Every job has a prescribed set of daily tasks assigned to it. Teachers must teach classes. Doctors must see X number of patients. I need to file this story to my editor.
There’s a human tendency to think that maybe we the employees would be better at scheduling ourselves than the companies and corporations we work for. Who wants to be shackled to deadlines and limited timeframes for production? Why not let our inner selves be free?
Here’s why: we’re not good at it. A Harvard Business School study found that when employees went rogue and deviated from their prescribed schedules, they actually became less productive and efficient.
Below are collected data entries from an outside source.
Context: an optimization exercise on an open-source flow, tuned for small area and a short achievable clock period. The choices shown serve that exercise and are no tape-out recipe.
The RTL was checked by simulation tests, not by an equivalence proof against the original design.
Power and IR drop assume default switching activity.

==> flow/design.v, too long to show whole: its modules and the start of the top module <==
// module npu: 800 lines
module npu (
    input               clk,
    input               reset,
    input               cov,
    input  [23:0]       data,
    input  [23:0]       wt,
    output logic [71:0] mmu_out,
    output logic [15:0] conv_out,
    output logic        conv_fin
);
  // ...
==> flow/run.sh <==
#!/bin/bash
# synth_recipe.tcl (not shown) runs the flow's synth.tcl, then flattens the netlist and writes it again
# the make line also repeats each setting of config.mk as NAME=value (left out here)
make -C /OpenROAD-flow-scripts/flow DESIGN_CONFIG=/design/flow/config.mk WORK_HOME=/design/flow/orfs CLKGATE_MAP_FILE= SYNTH_SCRIPT=/design/flow/synth_recipe.tcl finish
==> flow/config.mk <==
export PLATFORM = sky130hd
export DESIGN_NAME = npu
export DESIGN_NICKNAME = npu
export VERILOG_FILES = /design/flow/design.v
export SDC_FILE = /design/flow/constraint.sdc
export NUM_CORES = 4
export LEC_CHECK = 0
export CAP_MARGIN = 20
export CORE_MARGIN = 2
export CORE_UTILIZATION = 40
export PLACE_DENSITY = 0.6
export SETUP_SLACK_MARGIN = 3.0
export SLEW_MARGIN = 20
==> flow/constraint.sdc <==
create_clock -name core_clock -period 5.5 [get_ports {clk}]
set_input_delay 1.1000 -clock core_clock [delete_from_list [all_inputs] [get_ports {clk}]]
set_output_delay 1.1000 -clock core_clock [all_outputs]
set_load 0.01 [all_outputs]
==> impl_metrics.env, run 1 <==
export IMPL_p_seq_frac=0.378
export IMPL_start_kind="register"
export IMPL_hold_path_end="rW1[23]$_DFF_P_"
export IMPL_largest_class="multi-input gates"
export IMPL_layout_nets=4149
export IMPL_clk_latency_ns=0.62
export IMPL_async_flop_share=0
export IMPL_track_usage=0.204
export IMPL_worst_slack_ns=2.45
export IMPL_seq_cell_share=0.323
export IMPL_area_growth_pct=27.8
export IMPL_viasPerCell=5.31
export IMPL_core_area_um2=86500
export IMPL_status="finished clean"
export IMPL_n_fill_cell=7743
export IMPL_netlist_instances=3452
export IMPL_ys_seq_elements=637
export IMPL_crit_type="reg -> reg"
export IMPL_timing_hold_ws_ns=0.322
export IMPL_grt_busiest_layer="met2"
export IMPL_hold_viol=0
export IMPL_antenna_left=0
export IMPL_synth_edf_count=144
export IMPL_cap_violations=0
export IMPL_yosysMostFrequentCell="dfxtp_1"
==> run 2: changes to the inputs <==
--- a/flow/config.mk
+++ b/flow/config.mk
@@ -11,3 +11,3 @@
 export PLACE_DENSITY = 0.6
-export SETUP_SLACK_MARGIN = 3.0
+export SETUP_SLACK_MARGIN = 2.2
 export SLEW_MARGIN = 20
==> run 2 against run 1 <==
Effect of this change: clock power grew 7.3%; clock skew shrank 0.0029 ns; synthesized area is the same.
==> impl_metrics.env, run 2 <==
export IMPL_yosysSeqAreaShare=0.408
export IMPL_area_growth_pct=15.4
export IMPL_yosysMostFrequentCell="dfxtp_1"
export IMPL_yosys_warnings=1
export IMPL_wire_per_inst_um=18.1
export IMPL_gr_total_overflow=0
export IMPL_postCtsHoldBufs=0
export IMPL_hp_start="rW[14]$_DFF_P_"
export IMPL_layout_min_cycle_time_ns=3.25
export IMPL_ys_seq_elements=637
export IMPL_ir_drop_uv=249
export IMPL_cp_end_kind="register"
export IMPL_synth_adder_area_share=0.185
export IMPL_synth_compound_area_frac=0.154
export IMPL_syn_cell_area_um2=34800
export IMPL_dieWidth_um=299
export IMPL_fp_dieH_um=299
export IMPL_synth_area_leaders="dfxtp_1 (28%), edfxtp_1 (12%), ha_1 (9.5%), fa_1 (8.9%), xnor2_1 (5.5%)"
export IMPL_start_util=0.403
export IMPL_dieArea_um2=89400
export IMPL_synth_xor_area_frac=0.0717
export IMPL_first_global_vias=24000
export IMPL_cp_max_fo=6
export IMPL_power_density_nw_per_um2=386
export IMPL_hold_path_class="reg -> reg"
export IMPL_final_cell_mix="dfxtp_1 (453), inv_1 (295), ha_1 (257)"
export IMPL_final_layout_size_suffix_gt1_frac=0.0906
export IMPL_portBuffers=121
export IMPL_start_kind="register"
export IMPL_netlist_instances=3452
export IMPL_cp_required_ns=5.99
export IMPL_cts_sinks=637
export IMPL_crit_type="reg -> reg"
export IMPL_grt_pass1_wl_um=135000
export IMPL_path_clk_slew_ns=0.06
export IMPL_fin_area_um2=40200
export IMPL_vias=24700
export IMPL_core_area_um2=86500
export IMPL_power_w=0.0155
export IMPL_finClkSkew_ns=0.0169
export IMPL_htreeDepth=3
export IMPL_route_detailed_drc=0
export IMPL_cts_buffers=73
export IMPL_cts_tree="built"
export IMPL_worstMarginPinSlew_ns=0.940
export IMPL_finalMaxSlewViolations=0
export IMPL_fmax_mhz=308
export IMPL_largest_registers="rW1 x24, rW x24"
export IMPL_rsz0062_at_grt="yes"
export IMPL_fin_util=0.465
export IMPL_drt_iter0_drc=2156
export IMPL_leakagePower_nw=16.9
export IMPL_arrival_ns=3.74
export IMPL_antenna_found_initial=7
export IMPL_synth_simple_gate_area_frac=0.115
export IMPL_async_flop_share=0
export IMPL_period_share=0.590
export IMPL_synthTopCellsByCount="dfxtp_1 (493), inv_1 (297), ha_1 (265)"
export IMPL_postPlaceCellArea_um2=36800
export IMPL_viasPerCell=5.25
export IMPL_rows=108
export IMPL_track_usage=0.189
export IMPL_synth_top_area_frac=0.284
export IMPL_dr_pass1_iters=9
export IMPL_cts_root_buf="clkbuf_16"
export IMPL_grt_max_degree=50
export IMPL_ios=140
export IMPL_synth_avg_cell_area_um2=10.1
export IMPL_drt_total_wl_um=85400
export IMPL_hold_viol=0
export IMPL_synthFlopType="dfxtp_1"
export IMPL_gp_congestion=0.877
export IMPL_clock_path_buffers=3
export IMPL_antenna_left=0
export IMPL_worst_slack_ns=2.25
export IMPL_post_dp_hpwl_um=61600
export IMPL_clk_latency_ns=0.62
export IMPL_max_slew_margin=0.369
export IMPL_synthMuxAreaShare=0.00970
export IMPL_synth_top_family_by_area="adder cells"
export IMPL_yosysUniqueCellTypes=84
export IMPL_final_common_cell="dfxtp_1"
export IMPL_setup_tns_ns=0
export IMPL_setup_viol=0
export IMPL_crit_start="U1[9]$_DFF_P_"
export IMPL_r2r_start="U1[9]$_DFF_P_"
export IMPL_synth_edf_count=144
export IMPL_place_ws_ns=1.28
export IMPL_layout_nets=3963
export IMPL_synth_top_cell_by_area="dfxtp_1"
export IMPL_status="finished clean"
export IMPL_cap_violations=0
run 2: cell counts after synthesis:
Identical to the previous run, type by type.
run 2: path summary, 6_finish.rpt:
check	end	slack (ns)	cells after the start
worst max-delay path	m1[17]$_DFF_P_	2.25	14
worst min-delay path	rW1[14]$_DFF_P_	0.33	0
worst max register to register	m1[17]$_DFF_P_	2.25	14
worst min register to register	rW1[14]$_DFF_P_	0.33	0
run 2: layout make-up:
cell class                 instances  area [um2]
tap                             1155        1450
clock buffer                      93        2110
sequential                       637       14300
multi-input combinational       2318       19100
clock inverter                    43         569
inverter                         304        1150
timing repair buffer             159        1580
antenna                            4        10.0
fill                            8139       46300
run 2: routing by layer:
layer | share of wire | track usage | up-vias
li1 | - | - | 12000
met1 | 0.47 | 0.272 | 12000
met2 | 0.46 | 0.301 | 715
met3 | 0.049 | 0.0214 | 89
met4 | 0.016 | 0.0508 | 0
met5 | 0 | 0 | -
run 2: through the flow:
| stage | std cells | hold WS, ns |
|---|---|---|
| 2_1_floorplan | 3469 | 0.310 |
| 3_3_place_gp | 4558 | 0.311 |
| 3_5_place_dp | 4558 | 0.312 |
| 4_1_cts | 4703 | 0.327 |
| 5_1_grt | 4712 | 0.329 |
| 6_report | 4713 | 0.325 |
run 2: critical path: stages, from the launching register on:
cell      delay (ns)
dfxtp_1         0.40
a22o_1          0.26
a221oi_1        0.27
xnor2_1         0.12
ha_1            0.29
inv_1           0.04
ha_1            0.27
inv_1           0.04
ha_1            0.24
or3_1           0.38
o21ai_0         0.15
a211oi_2        0.09
o31ai_1         0.33
buf_4           0.16
a31oi_1         0.08
run 2: cells by family after synthesis:
family | after synthesis
AO/OA/AOI/OAI | 754
XOR/XNOR | 285
adder cells (fa/ha/maj) | 422
buffers and inverters | 514
flip-flops | 637
multiplexers | 32
other | 1
AND/OR/NAND/NOR | 807
run 2: where the power goes:
group	internal, W	switching [W]	leakage, nW
Combinational	0.00161	0.00240	10.2
Sequential	0.00566	0.000557	5.39
Clock	0.00326	0.00203	1.32
run 2: repair_timing:
item	4_1_cts	5_1_grt
setup endpoints to repair	50	57
buffers inserted	9	5
gates cloned	0	1
resized for setup	62	94
pin swaps	5	18
==> run 3: changes to the inputs <==
--- a/flow/config.mk
+++ b/flow/config.mk
@@ -10,4 +10,6 @@
 export CORE_UTILIZATION = 40
+export CTS_BUF_LIST = sky130_fd_sc_hd__clkbuf_4 sky130_fd_sc_hd__clkbuf_8
 export PLACE_DENSITY = 0.6
-export SETUP_SLACK_MARGIN = 2.2
+export SETUP_SLACK_MARGIN = 3.0
 export SLEW_MARGIN = 20
+export TNS_END_PERCENT = 5
==> run 3 against run 2 <==
Effect of this change: synthesized area unchanged; cell count increased by 3.1%; count of clock-buffer cells in the layout increased by 83; setup slack gained 0.14 ns; first-iteration DRC count down 19%; global-route usage increased by 0.11 points; still clean; wire length is 0.64% higher; clock power shrank 11%; largest cell class unchanged; total power is 1.9% lower; via count is 1.6% higher; worst hold slack worse by 0.021 ns.
==> impl_metrics.env, run 3 <==
export IMPL_status="finished clean"
export IMPL_postCtsHoldBufs=0
export IMPL_rows=108
export IMPL_r2r_end="m0[16]$_DFF_P_"
export IMPL_period_share=0.565
export IMPL_cts_sinks=637
export IMPL_final_cell_mix="dfxtp_1 (431), inv_1 (283), ha_1 (228)"
export IMPL_synth_top_area_frac=0.284
export IMPL_yosysMostFrequentCell="dfxtp_1"
export IMPL_htreeDepth=3
export IMPL_cp_required_ns=6.09
export IMPL_ios=140
export IMPL_setup_viol=0
export IMPL_yosys_warnings=1
export IMPL_largest_registers="rW1 x24, rW x24"
export IMPL_finClkSkew_ns=0.0599
export IMPL_start_kind="register"
export IMPL_netlist_instances=3452
export IMPL_async_flop_share=0
export IMPL_path_clk_slew_ns=0.06
export IMPL_synth_compound_area_frac=0.154
export IMPL_wire_per_inst_um=17.7
export IMPL_grt_pass1_wl_um=136000
export IMPL_layout_min_cycle_time_ns=3.11
export IMPL_synth_adder_area_share=0.185
export IMPL_crit_type="reg -> reg"
export IMPL_gp_congestion=0.881
export IMPL_finalMaxSlewViolations=0
export IMPL_fin_cells=4857
export IMPL_synth_area_leaders="dfxtp_1 (28%), edfxtp_1 (12%), ha_1 (9.5%), fa_1 (8.9%), xnor2_1 (5.5%)"
export IMPL_n_fill_cell=8049
export IMPL_layout_nets=4070
export IMPL_clk_latency_ns=0.76
export IMPL_r2r_setup_slack_ns=2.39
export IMPL_vias=25100
export IMPL_r2r_start="U0[6]$_DFF_P_"
export IMPL_synthTopCellsByCount="dfxtp_1 (493), inv_1 (297), ha_1 (265)"
export IMPL_core_area_um2=86500
export IMPL_hp_start="rW[20]$_DFF_P_"
export IMPL_cp_max_fo=4
export IMPL_arrival_ns=3.70
export IMPL_dr_pass1_iters=8
export IMPL_grt_max_degree=53
export IMPL_hold_path_class="reg -> reg"
export IMPL_clkPwrFrac=0.308
export IMPL_worst_slack_ns=2.39
export IMPL_worstMarginPinSlew_ns=1.00
export IMPL_synthMuxAreaShare=0.00970
export IMPL_synth_top_cell_by_area="dfxtp_1"
export IMPL_synth_avg_cell_area_um2=10.1
export IMPL_route_detailed_drc=0
export IMPL_fp_dieH_um=299
export IMPL_synth_xor_area_frac=0.0717
export IMPL_cts_buffers=109
export IMPL_leakagePower_nw=17.4
export IMPL_ir_drop_uv=226
export IMPL_whs_path_depth=0
export IMPL_cts_tree="built"
export IMPL_drt_iter0_drc=1757
export IMPL_cap_violations=0
export IMPL_cts_root_buf="clkbuf_8"
export IMPL_post_dp_hpwl_um=60800
export IMPL_final_common_cell="dfxtp_1"
export IMPL_reg2regPathDepth=12
export IMPL_rsz0062_at_grt="yes"
export IMPL_drt_total_wl_um=86000
export IMPL_dieWidth_um=299
export IMPL_yosysSeqAreaShare=0.408
export IMPL_viasPerCell=5.17
export IMPL_power_w=0.0152
export IMPL_hold_viol=0
export IMPL_track_usage=0.190
export IMPL_dp_cells=4554
export IMPL_p_seq_frac=0.409
export IMPL_fmax_mhz=322
export IMPL_synth_top_family_by_area="adder cells"
export IMPL_p_sw_frac=0.333
export IMPL_ys_seq_elements=637
export IMPL_final_layout_size_suffix_gt1_frac=0.169
export IMPL_p_switching_w=0.00508
export IMPL_cp_end_kind="register"
export IMPL_first_global_vias=24200
export IMPL_setup_tns_ns=0
export IMPL_start_util=0.403
export IMPL_area_growth_pct=18.9
export IMPL_synthFlopType="dfxtp_1"
export IMPL_yosysUniqueCellTypes=84
export IMPL_place_ws_ns=1.36
export IMPL_synth_edf_count=144
export IMPL_syn_cell_area_um2=34800
export IMPL_dieArea_um2=89400
export IMPL_portBuffers=121
export IMPL_gr_total_overflow=0
export IMPL_antenna_found_initial=9
export IMPL_internal_power_w=0.0102
export IMPL_antenna_left=0
export IMPL_fin_util=0.479
export IMPL_combPwrFrac=0.283
export IMPL_synth_simple_gate_area_frac=0.115
export IMPL_power_density_nw_per_um2=368
export IMPL_hold_path_end="rW1[20]$_DFF_P_"
export IMPL_max_slew_margin=0.331
export IMPL_clock_path_buffers=3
The researchers looked at 2,766,209 cases that a radiology firm processed between 2005 and 2007 to figure out what drives people to deviate from company-mandated tasks, and if that autonomy helped radiologists work more quickly.
Choosing our own schedules makes us slower
First, they found out that many employees were veering from their company-approved schedules to manage their own time.
As a test, the researchers examined radiologists, who examine x-rays. While their company wanted them to look at images on a first-come, first-served basis, 42% of radiologists would independently choose the order of images they needed to process.
The result: the radiologists who did things their way worked more slowly. The time it took those rogue radiologists to read an image increased by 13%, which cost the doctors more time and their firm up to 3% increase in profits lost.
Why we go rogue and why that makes us slower
Not surprisingly, we go rogue when we get more experienced at our jobs, which convinces us we know better than company policies. With seniority comes familiarity with one’s job, and the desire to be more autonomous about how we complete these responsibilities.
With each year that the radiologists worked at the firm, the likelihood that they would make these independent changes to their queue increased by 18.4%.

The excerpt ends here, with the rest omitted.